Stored data
------------------------------

[config.mk]
export PLATFORM = sky130hd
export DESIGN_NAME = led_seq_ctrl
export DESIGN_NICKNAME = d
export VERILOG_FILES = /design/src/rtl/led_seq_pkg.sv /design/src/rtl/led_seq_ctrl_debounce.sv /design/src/rtl/led_seq_ctrl.sv
export SDC_FILE = /design/constraint.sdc
export NUM_CORES = 1
export LEC_CHECK = 0
export ABC_AREA = 0
export BUFFER_PORTS_ARGS = -buffer_cell sky130_fd_sc_hd__buf_2
export CAP_MARGIN = 25
export CORE_ASPECT_RATIO = 1.2
export CORE_UTILIZATION = 60
export CTS_BUF_LIST = sky130_fd_sc_hd__clkbuf_8
export DETAILED_ROUTE_END_ITERATION = 7
export PLACE_DENSITY = 0.78
export SLEW_MARGIN = 20
export SYNTH_ARGS = -nofsm -noshare
export SYNTH_HDL_FRONTEND = slang
export SYNTH_SLANG_ARGS = --single-unit
[constraint.sdc]
create_clock -name clk -period 2.7 [get_ports clk]
set_input_delay 0.135 -clock clk [delete_from_list [all_inputs] [get_ports clk]]
set_output_delay 0.135 -clock clk [all_outputs]
set_load 0.05 [all_outputs]
[src/rtl/led_seq_pkg.sv]
// Shared types and helpers for the LED sequencer.
package led_seq_pkg;
    typedef enum logic [1:0] {S_PASS = 2'b00, S_ROT = 2'b01, S_BNC = 2'b10, S_CNT = 2'b11} mode_e;
    typedef enum logic {DIR_L = 1'b0, DIR_R = 1'b1} dir_e;

    localparam logic [7:0] INIT_ROT = 8'h01;
    localparam logic [7:0] INIT_BNC = 8'h01;
    localparam logic [7:0] INIT_CNT = 8'h00;

    function automatic logic is_onehot(input logic [7:0] v);
        return (v != 8'h00) && ((v & (v - 8'd1)) == 8'h00);
    endfunction

    function automatic logic [7:0] init_val(input mode_e m, input logic [7:0] swt_s);
        case (m)
            S_PASS:  return swt_s;
            S_ROT:   return INIT_ROT;
            S_BNC:   return INIT_BNC;
            default: return INIT_CNT;
        endcase
    endfunction
endpackage

[src/rtl/led_seq_ctrl_debounce.sv]
// Push-button debouncer: 2-flop synchroniser, stability down-counter,
// debounced level and a one-clock rising-edge pulse.
module btn_debounce #(
    parameter int DB_CYCLES = 1_000_000
) (
    input  logic clk,
    input  logic rst,
    input  logic btn,
    output logic level,
    output logic rise
);
    localparam int W = (DB_CYCLES > 1) ? $clog2(DB_CYCLES) : 1;
    localparam logic [W-1:0] RELOAD = W'(DB_CYCLES - 1);

    logic btn_m;
    logic btn_s;
    logic [W-1:0] cnt;

    // The level only follows btn_s after it has differed for DB_CYCLES consecutive clocks.
    always_ff @(posedge clk) begin
        if (rst) begin
            btn_m <= 1'b0;
            btn_s <= 1'b0;
            cnt   <= '0;
            level <= 1'b0;
            rise  <= 1'b0;
        end else begin
            btn_m <= btn;
            btn_s <= btn_m;
            rise  <= 1'b0;
            if (btn_s == level) begin
                cnt <= RELOAD;
            end else if (cnt == '0) begin
                level <= btn_s;
                rise  <= btn_s;
                cnt   <= RELOAD;
            end else begin
                cnt <= cnt - 1'b1;
            end
        end
    end
endmodule

[src/rtl/led_seq_ctrl.sv]
// LED sequencer top: switch synchroniser, step prescaler and mode FSM.
// Optional LED_SEQ_PWM_EN adds duty-cycle gating of the LED output flop.
module led_seq_ctrl
    import led_seq_pkg::*;
#(
    parameter int TICK_DIV  = 50_000_000,
    parameter int DB_CYCLES = 1_000_000
) (
    input  logic       clk,
    input  logic       rst,
    input  logic [7:0] swt,
    input  logic       btn_step,
    output logic [7:0] led
);
    localparam int PW = (TICK_DIV > 1) ? $clog2(TICK_DIV) : 1;
    localparam logic [PW-1:0] PRE_LAST = PW'(TICK_DIV - 1);

    logic [7:0]    swt_m;
    logic [7:0]    swt_s;
    mode_e         state, state_nxt, mode_req;
    dir_e          dir, dir_nxt;
    logic [7:0]    led_q, led_nxt;
    logic [PW-1:0] presc, presc_nxt;
    logic          pause, tick, step;
    logic          btn_level, btn_rise;

    btn_debounce #(.DB_CYCLES(DB_CYCLES)) u_btn_debounce (
        .clk   (clk),
        .rst   (rst),
        .btn   (btn_step),
        .level (btn_level),
        .rise  (btn_rise)
    );

    always_ff @(posedge clk) begin
        if (rst) begin
            swt_m <= 8'h00;
            swt_s <= 8'h00;
        end else begin
            swt_m <= swt;
            swt_s <= swt_m;
        end
    end

    assign mode_req = mode_e'(swt_s[7:6]);
    assign pause    = swt_s[5];
    assign tick     = (presc == PRE_LAST);
    assign step     = pause ? (btn_rise & btn_level) : tick;

    always_ff @(posedge clk) begin
        if (rst) begin
            state <= S_PASS;
            dir   <= DIR_L;
            led_q <= 8'h00;
            presc <= '0;
        end else begin
            state <= state_nxt;
            dir   <= dir_nxt;
            led_q <= led_nxt;
            presc <= presc_nxt;
        end
    end

    always_comb begin
        state_nxt = state;
        dir_nxt   = dir;
        led_nxt   = led_q;
        presc_nxt = presc;
        if (!pause) begin
            presc_nxt = tick ? '0 : presc + 1'b1;
        end
        // A mode change wins over any step arriving in the same clock.
        if (mode_req != state) begin
            state_nxt = mode_req;
            presc_nxt = '0;
            dir_nxt   = DIR_L;
            led_nxt   = init_val(mode_req, swt_s);
        end else begin
            case (state)
                S_PASS: led_nxt = swt_s;
                S_ROT: begin
                    if (step) begin
                        led_nxt = is_onehot(led_q) ? {led_q[6:0], led_q[7]} : INIT_ROT;
                    end
                end
                S_BNC: begin
                    if (step) begin
                        if (!is_onehot(led_q)) begin
                            led_nxt = INIT_BNC;
                            dir_nxt = DIR_L;
                        end else if (dir == DIR_L) begin
                            if (led_q[7]) begin
                                dir_nxt = DIR_R;
                                led_nxt = 8'h40;
                            end else begin
                                led_nxt = led_q << 1;
                            end
                        end else begin
                            if (led_q[0]) begin
                                dir_nxt = DIR_L;
                                led_nxt = 8'h02;
                            end else begin
                                led_nxt = led_q >> 1;
                            end
                        end
                    end
                end
                S_CNT: begin
                    if (step) begin
                        led_nxt = led_q + 8'd1;
                    end
                end
                default: led_nxt = led_q;
            endcase
        end
    end

`ifdef LED_SEQ_PWM_EN
    logic [1:0] pwm_cnt, pwm_nxt;
    logic [7:0] led_drv;

    // Gate with the counter value the flop will hold, so the LED flop adds no latency.
    always_comb begin
        pwm_nxt = pwm_cnt + 2'd1;
        led_drv = led_nxt & {8{pwm_nxt <= swt_s[4:3]}};
    end

    always_ff @(posedge clk) begin
        if (rst) begin
            pwm_cnt <= 2'd0;
            led     <= 8'h00;
        end else begin
            pwm_cnt <= pwm_nxt;
            led     <= led_drv;
        end
    end
`else
    always_comb begin
        led = led_q;
    end
`endif
endmodule

Yosys cells after proc, flatten, opt, wreduce, memory -nomap -nowiden

Cells that the tools add are included.

Flip-flop bits (word level): 77
Output and inout bits: 8
Logic and storage cells: 63

$add $sub $neg: 4
Equal/unequal tests: 11
Muxes and demuxes: 19
Bitwise gates (word level): 4
Reductions and logical operators: 13

Operator list:

| cell                                                | count |
|---|---|
| 2-to-1 mux 8 bit                                    | 8 |
| 2-to-1 mux 20 bit                                   | 2 |
| case mux 8 bit (4 select lines)                     | 1 |
| adder 26 x 1 -> 26 bit, second input constant       | 1 |
| equality test 26 bit, second input constant         | 1 |
| 2-to-1 mux 26 bit                                   | 1 |
| logical NOT 20 bit                                  | 1 |
| subtractor 20 x 1 -> 20 bit, second input constant  | 1 |
| case mux 8 bit (2 select lines)                     | 1 |
| inequality test 3 bit, second input constant        | 3 |
| adder 8 x 1 -> 8 bit, second input constant         | 1 |
| AND 8 bit                                           | 1 |
| logical NOT 8 bit                                   | 1 |
| nonzero test 8 bit                                  | 1 |
| subtractor 8 x 1 -> 8 bit, second input constant    | 1 |
| 2-to-1 mux 7 bit                                    | 1 |
| equality test 2 bit, second input constant          | 3 |
| OR reduction 3 bit                                  | 2 |
| 2-to-1 mux 1 bit                                    | 5 |
| equality test 2 x 1 -> 1 bit, second input constant | 2 |
| logical NOT 2 bit                                   | 2 |
| AND reduction 2 bit                                 | 2 |
| OR reduction 2 bit                                  | 2 |
| AND reduction 3 bit                                 | 1 |
| 5 further kinds                                     | 6 |

Logic depth before layout (Yosys ltp)

Gate-level depths: netlist (run 1).

Depth after elaboration: 8
Depth in mapped cells: 9

By module

From an unflattened synthesis (run 1), not the netlist that was laid out.

Cell total of the unflattened synthesis: 434
Area, all modules: 3862.5 µm²

By module, submodules not included:

| module       | instances | cells an instance | area an instance (µm²) |
|---|---|---|---|
| led_seq_ctrl | 1         | 322               | 2775.2 |
| btn_debounce | 1         | 112               | 1087.3 |

Worst setup path before layout (run 1)

Ideal clock, no wire load.

Path kind: reg-to-reg
Start: register led_q[0] (netlist: led[0])
End: register led_q[1] (netlist: led[1])
Library setup time: 0.126 ns
Data arrival time: 2.207 ns
Setup slack: 0.366 ns
Stages on the path, launching flop included: 10
Clock period less this slack: 2.334 ns
Path through: dfxtp_1 -> clkbuf_1 -> inv_1 -> ha_1 -> nand2b_1 -> nor4b_1 -> o2111a_1 -> clkbuf_1 -> a221oi_1 -> o31ai_1

Word-level cells in the longest chain between the ends: 8
Elaborated cells between the ends (all ways): 16
Those cells by class: add/sub: 2; mux: 10; bitwise: 1; reduce/logical: 3

RTL lines:

| what                                | RTL line                               | RTL |
|---|---|---|
| start: declaration                  | led_seq_ctrl.sv:22                     | `logic [7:0] led_q, led_nxt;` |
| start signal: assignment            | led_seq_ctrl.sv:59                     | `led_q <= led_nxt;` |
| subtractor 8 x 1 -> 8 bit           | led_seq_pkg.sv:11                      | `return (v != 8'h00) && ((v & (v - 8'd1)) == 8'h00);` |
| AND 8 bit                           | led_seq_pkg.sv:11                      |  |
| logical NOT 8 bit                   | led_seq_pkg.sv:11                      |  |
| logical AND 1 bit                   | led_seq_pkg.sv:11                      |  |
| 2-to-1 mux 8 bit (on tied branches) | led_seq_ctrl.sv:88, led_seq_ctrl.sv:83 |  |
| 2-to-1 mux 8 bit (on tied branches) | led_seq_ctrl.sv:87, led_seq_ctrl.sv:82 |  |
| case mux 8 bit (4 select lines) (*) | led_seq_ctrl.sv:79                     | `case (state)` |
| 2-to-1 mux 8 bit (*)                | led_seq_ctrl.sv:73                     | `if (mode_req != state) begin` |

Mark *: on every way between the ends. The rest lies on a longest branch, timed or not. The select of a mux whose other input is x is not followed.
A chain may end at the register's enable or synchronous reset.

Worst setup path after layout (run 1)

Start: register u_btn_debounce.cnt[0]
End: register u_btn_debounce.cnt[16]

Word-level cells in the longest chain between the ends: 3
Elaborated cells between the ends (all ways): 4
Those cells by class: add/sub: 1; mux: 2; reduce/logical: 1

RTL lines:

| what                                                                     | RTL line                                                 | RTL |
|---|---|---|
| start: declaration                                                       | led_seq_ctrl_debounce.sv:17                              | `logic [W-1:0] cnt;` |
| start signal: assignment                                                 | led_seq_ctrl_debounce.sv:38                              | `cnt <= cnt - 1'b1;` |
| subtractor 20 x 1 -> 20 bit / logical NOT 20 bit (equally long branches) | led_seq_ctrl_debounce.sv:38, led_seq_ctrl_debounce.sv:33 |  |
| 2-to-1 mux 20 bit (*)                                                    | led_seq_ctrl_debounce.sv:33                              | `end else if (cnt == '0) begin` |
| 2-to-1 mux 20 bit (*)                                                    | led_seq_ctrl_debounce.sv:31                              | `if (btn_s == level) begin` |

Mark *: on every way between the ends. The rest lies on a longest branch, timed or not.

==> summary.txt, run 1 <==
Clk slew on worst S/H paths: 0.08 ns
Diode count: 0
CTS tree: done
Post-Synthesis Net Count: 432
WL/cell: 14.4 microns
Filler cell count: 472
Worst path bufs/invs: 1
Die Y: 87.6 microns
Synth warn: 0
Maxcap violations: 0
Io pins: 19
Status: completed
ANT nets after route: 0
Worst setup SP type: register
EDFF count, synth: 0
First-pass GRT wire length: 12.3 mm
Worst-Margin Slew: 0.695 ns
Post-synth top area share: 42.1%
Cell family with most CP delay: simple AND/OR/NAND/NOR gates
Placed Cells: 491
Largest net degree at the start of global routing: 40
# nets final: 448
Number of port buffers: 18
CP Data Required Time: 2.98 ns
Min-Delay Path Class: input pin to register
Post-layout min period: 2.43 ns
Number of iterations in the first detailed-routing pass: 6
CTS Buf Count: 9
Initial antenna violation count: 0
Die area: 0.00642 sq mm
Syn Std Cell Area: 0.00366 sq mm
Max Slew Vio Count: 0
Max Fclk: 411 MHz
Leakage dissipation: 1.46 nW
Register area share after synthesis: 42.1%
Post-route clock skew: 0.0121 ns
Worst VDD drop: 384 uV
DR vias: 3,041
Global placement routability congestion: 0.855
DPL Wire Length: 4.81 mm
GR met1 Demand/Resource: 30.9%
Syn_area_per_cell: 8.85 sq um
Total GRT Usage: 24.6%
Max_slew headroom: 53.3%
Crit Path Class: register to register
Area leader, netlist: dfxtp_1
Drc violations: 0
TritonCTS Sinks: 77
Core area: 0.00578 sq mm
Post-Route WL: 7.41 mm
Final worst-path cycle share: 90.1%
Clk buf depth: 2
Total grt overflow: 0
Vias in the first global route: 2,786
Final number of hold-violating endpoints: 0
Starting DRT DRC Count: 330
Clock Latency Late Sink: 0.35 ns
Initial Util: 63.4%
Final std cells w/o fill: 515
CP max stage cell: or4_4
GR Util met2: 41.6%
Arr. time, crit path: 2.71 ns
Worst path max stage delay: 0.52 ns
Top post-synthesis cells by area: dfxtp_1, xnor2_1, nor2_1
RSZ-0062 raised after global routing: false
Yosys reg bits: 77
Cell Pwr Density: 567 mW/mm^2
Vias/cell: 5.90
Cells after synthesis: 414
GRT busiest layer: met2
Async SR Flop Fraction: 0%
Yosys cell types: 55
Final TNS setup: 0 ns
Most used DFF post-synth: dfxtp_1
H-tree depth: 3
Final setup fails: 0
Synthesis-to-layout area growth: 10.6%
Crit path max fanout: 8
Die width: 73.3 microns
CP Cell Sequence: inv_1 > ha_1 > or4b_4 > or3_1 > or4_4 > xor2_1 > a21oi_1
Met3 Use GR: 5.18%
CP Capture Type: register
PnR Total Power: 0.00230 W
# rows: 30
Post-CTS Setup Repair Bufs: 0
Clock Root Buffer: clkbuf_8
Layout cell share with drive strength beyond 1: 10.8%
-- worst paths after layout --
kind                                     from                           endpoint  slack, ns  depth (start not counted)
max          u_btn_debounce.cnt[0]$_SDFF_PP0_  u_btn_debounce.cnt[16]$_SDFF_PP0_       0.27                          7
min                                    swt[5]                swt_m[5]$_SDFF_PP0_       0.03                          2
max reg2reg  u_btn_debounce.cnt[0]$_SDFF_PP0_  u_btn_debounce.cnt[16]$_SDFF_PP0_       0.27                          7
min reg2reg               swt_m[1]$_SDFF_PP0_                swt_s[1]$_SDFF_PP0_       0.44                          1
-- final cells by class --
type | instances | area (sq um) | share of cell area (%)
Clock inverter | 7 | 80.1 | 1.98
Multi-Input combinational cell | 300 | 1960 | 48.3
Tap cell | 80 | 100 | 2.47
Clock buffer | 9 | 124 | 3.06
Timing Repair Buffer | 31 | 208 | 5.13
Inverter | 11 | 41.3 | 1.02
Sequential cell | 77 | 1540 | 38.0
-- synth_stat cells, drive strengths merged (4+ instances only) --
cell type  number
clkbuf         24
xnor2          32
a22o            6
nand3          17
nor4            7
a21oi          16
a32oi           7
nand4           9
nand2b          6
and3            4
ha              7
or4             7
nor3           14
o31ai           5
nand2          15
dfxtp          77
xor2           14
and4            4
a31oi           6
o21ai           9
inv            11
nor2b          20
nor2           56
-- worst register-to-register path, stage by stage (launching register included) --
cell and delay [ns]:
dfxtp_1 0.34, inv_1 0.06, ha_1 0.19, or4b_4 0.50, or3_1 0.46, or4_4 0.52
xor2_1 0.15, a21oi_1 0.13
-- power breakdown --
part | switching, W | internal, W
clock | 0.000452 | 0.000439
sequential | 0.0000412 | 0.00117
combinational | 0.000116 | 0.0000796
total | 0.000609 | 0.00169
-- routing by layer --
| layer | part of all wire [%] | vias to the layer above | wire (microns) |
|---|---|---|---|
| met2 | 49 | 89 | 3630 |
| met1 | 45 | 1426 | 3300 |
| li1 | - | 1515 | - |
| met3 | 5.2 | 11 | 385 |
| met4 | 1.3 | 0 | 96 |
| met5 | 0 | - | 0 |
-- repair_timing --
item | 4_1_cts | 5_1_grt
hold endpoints to repair | 8 | 0
gates resized for setup | 0 | 0
hold buffers | 8 | 0
-- state kept, by name, indices dropped and copies added (netlist names) --
| name | flops |
|---|---|
| u_btn_debounce.rise | 1 |
| presc | 26 |
| u_btn_debounce.cnt | 20 |
| swt_s | 8 |
| u_btn_debounce.level | 1 |
| state | 2 |
| u_btn_debounce.btn_s | 1 |
| u_btn_debounce.btn_m | 1 |
| led | 8 |
| swt_m | 8 |
| dir | 1 |
-- kinds of logic after synthesis --
group | Yosys count | synth area share, %
simple gates | 172 | 25.2
xor+xnor | 46 | 11.0
mux | 3 | 0.854
flops | 77 | 42.1
compound gates | 72 | 14.0
buf+inv | 37 | 4.47
fa+ha+maj | 7 | 2.39
-- through the flow --
| step | hold WS, ns | setup WS (ns) | instance area, sq um | util [%] |
|---|---|---|---|---|
| floorplan | 0.263 | 0.366 | 3660 | - |
| global placement | 0.343 | 0.364 | 3770 | 65.2 |
| detailed placement | 0.350 | 0.291 | 3770 | 65.2 |
| CTS | 0.0448 | 0.277 | 4050 | 70.1 |
| global route | 0.0362 | 0.167 | 4050 | 70.1 |
| finish | 0.0306 | 0.267 | 4050 | 70.1 |
-- placed cells by master, fill, tap and decap left out, types with 3 or more instances in the layout --
master / instances
and3_1: 4
nor4b_1: 3
a32oi_1: 7
clkbuf_8: 9
a221oi_1: 3
xor2_1: 14
a222oi_1: 3
nand2_1: 15
dlygate4sd3_1: 8
buf_2: 18
o31ai_1: 5
a31oi_1: 6
nor2_1: 56
a21oi_1: 16
nor3_1: 14
xnor2_1: 32
nor2b_1: 20
dfxtp_1: 77
ha_1: 7
buf_4: 5
a22o_1: 6
or4_1: 5
nand2b_1: 6
nand4_1: 9
o21ai_0: 8
inv_1: 11
and4_1: 4
nand3_1: 17
o41ai_1: 3
nor4_1: 6
Note: power is estimated with default switching activity, not from simulation.
==> inputs of run 2 (changes only) <==
Settings changed: CAP_MARGIN 25 to unset, CORE_UTILIZATION 60 to 45, PLACE_DENSITY 0.78 to unset.
==> summary.txt, run 2 (synthesis results as in run 1) <==
Sw frac: 26.3%
Arr. time, crit path: 2.69 ns
Vias/cell: 5.56
Die Y: 101 microns
CTS resizes: 0
Largest net degree at the start of global routing: 38
Combinational power share: 8.7%
# nets final: 451
Worst path max stage delay: 0.52 ns
PnR Total Power: 0.00229 W
CTS Buf Count: 9
Net Switching: 0.000604 W
Final worst-path cycle share: 89.1%
Io pins: 19
Final non-filler cell area: 0.00409 sq mm
Max_slew headroom: 57.4%
CTS tree: done
Worst-Margin Slew: 0.634 ns
Final number of hold-violating endpoints: 0
Post-route clock skew: 0.00683 ns
Initial antenna violation count: 0
Clk slew on worst S/H paths: 0.08 ns
Synthesis-to-layout area growth: 11.7%
Number of port buffers: 18
Drc violations: 4
Commonest cells after routing, fill and taps aside: dfxtp_1, nor2_1, xnor2_1
CP Cell Sequence: inv_1 > ha_1 > or4b_4 > or3_1 > or4_4 > xor2_1 > a21oi_1
Final setup fails: 0
Clock Latency Late Sink: 0.35 ns
Most flop-heavy register: presc
Clk buf depth: 2
Largest register FFs: 26
Post-layout min period: 2.41 ns
CP max stage cell: or4_4
# rows: 35
Leakage dissipation: 1.47 nW
Die area: 0.00851 sq mm
DR vias: 2,947
Global placement routability congestion: 0.833
Sequential Power Share: 52.5%
CP Capture Type: register
Clock share of power: 38.7%
Post-Route WL: 7.19 mm
Initial Util: 47.0%
Status: finished, violations left
TritonCTS Sinks: 77
ANT nets after route: 0
Crit Path Class: register to register
Crit path max fanout: 8
Final TNS setup: 0 ns
Vias in the first global route: 2,793
Clock Root Buffer: clkbuf_8
Cell Pwr Density: 560 mW/mm^2
Largest regs: presc x26, u_btn_debounce.cnt x20
Core area: 0.00779 sq mm
Starting DRT DRC Count: 223
P_int: 0.00169 W
Hold Buf Count CTS: 9
First-pass GRT wire length: 12.6 mm
Failing checks: DRC
RSZ-0062 raised after global routing: false
Diode count: 0
Post-CTS Setup Repair Bufs: 0
Filler cell count: 747
Min-Delay Path Class: input pin to register
DPL Wire Length: 4.94 mm
Worst path bufs/invs: 1
H-tree depth: 3
Die width: 84.4 microns
Worst setup SP type: register
Commonest non-fill, non-tap cell in the layout: dfxtp_1
Total GRT Usage: 18.7%
Number of iterations in the first detailed-routing pass: 8
Cell family with most CP delay: simple AND/OR/NAND/NOR gates
Area after DPL: 0.00380 sq mm
Max Fclk: 416 MHz
Max Slew Vio Count: 0
Maxcap violations: 0
Total grt overflow: 0
CP Data Required Time: 2.99 ns
Worst VDD drop: 312 uV
WL/cell: 13.6 microns
Layout cell share with drive strength beyond 1: 11.2%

------------------------------

> [Exercise goal]: Transcribe, exactly as written, all lines of the entries above from the first to the one containing "export ABC_AREA = 0", and no more.

> [Response to this exercise]:
[config.mk]
export PLATFORM = sky130hd
export DESIGN_NAME = led_seq_ctrl
export DESIGN_NICKNAME = d
export VERILOG_FILES = /design/src/rtl/led_seq_pkg.sv /design/src/rtl/led_seq_ctrl_debounce.sv /design/src/rtl/led_seq_ctrl.sv
export SDC_FILE = /design/constraint.sdc
export NUM_CORES = 1
export LEC_CHECK = 0
export ABC_AREA = 0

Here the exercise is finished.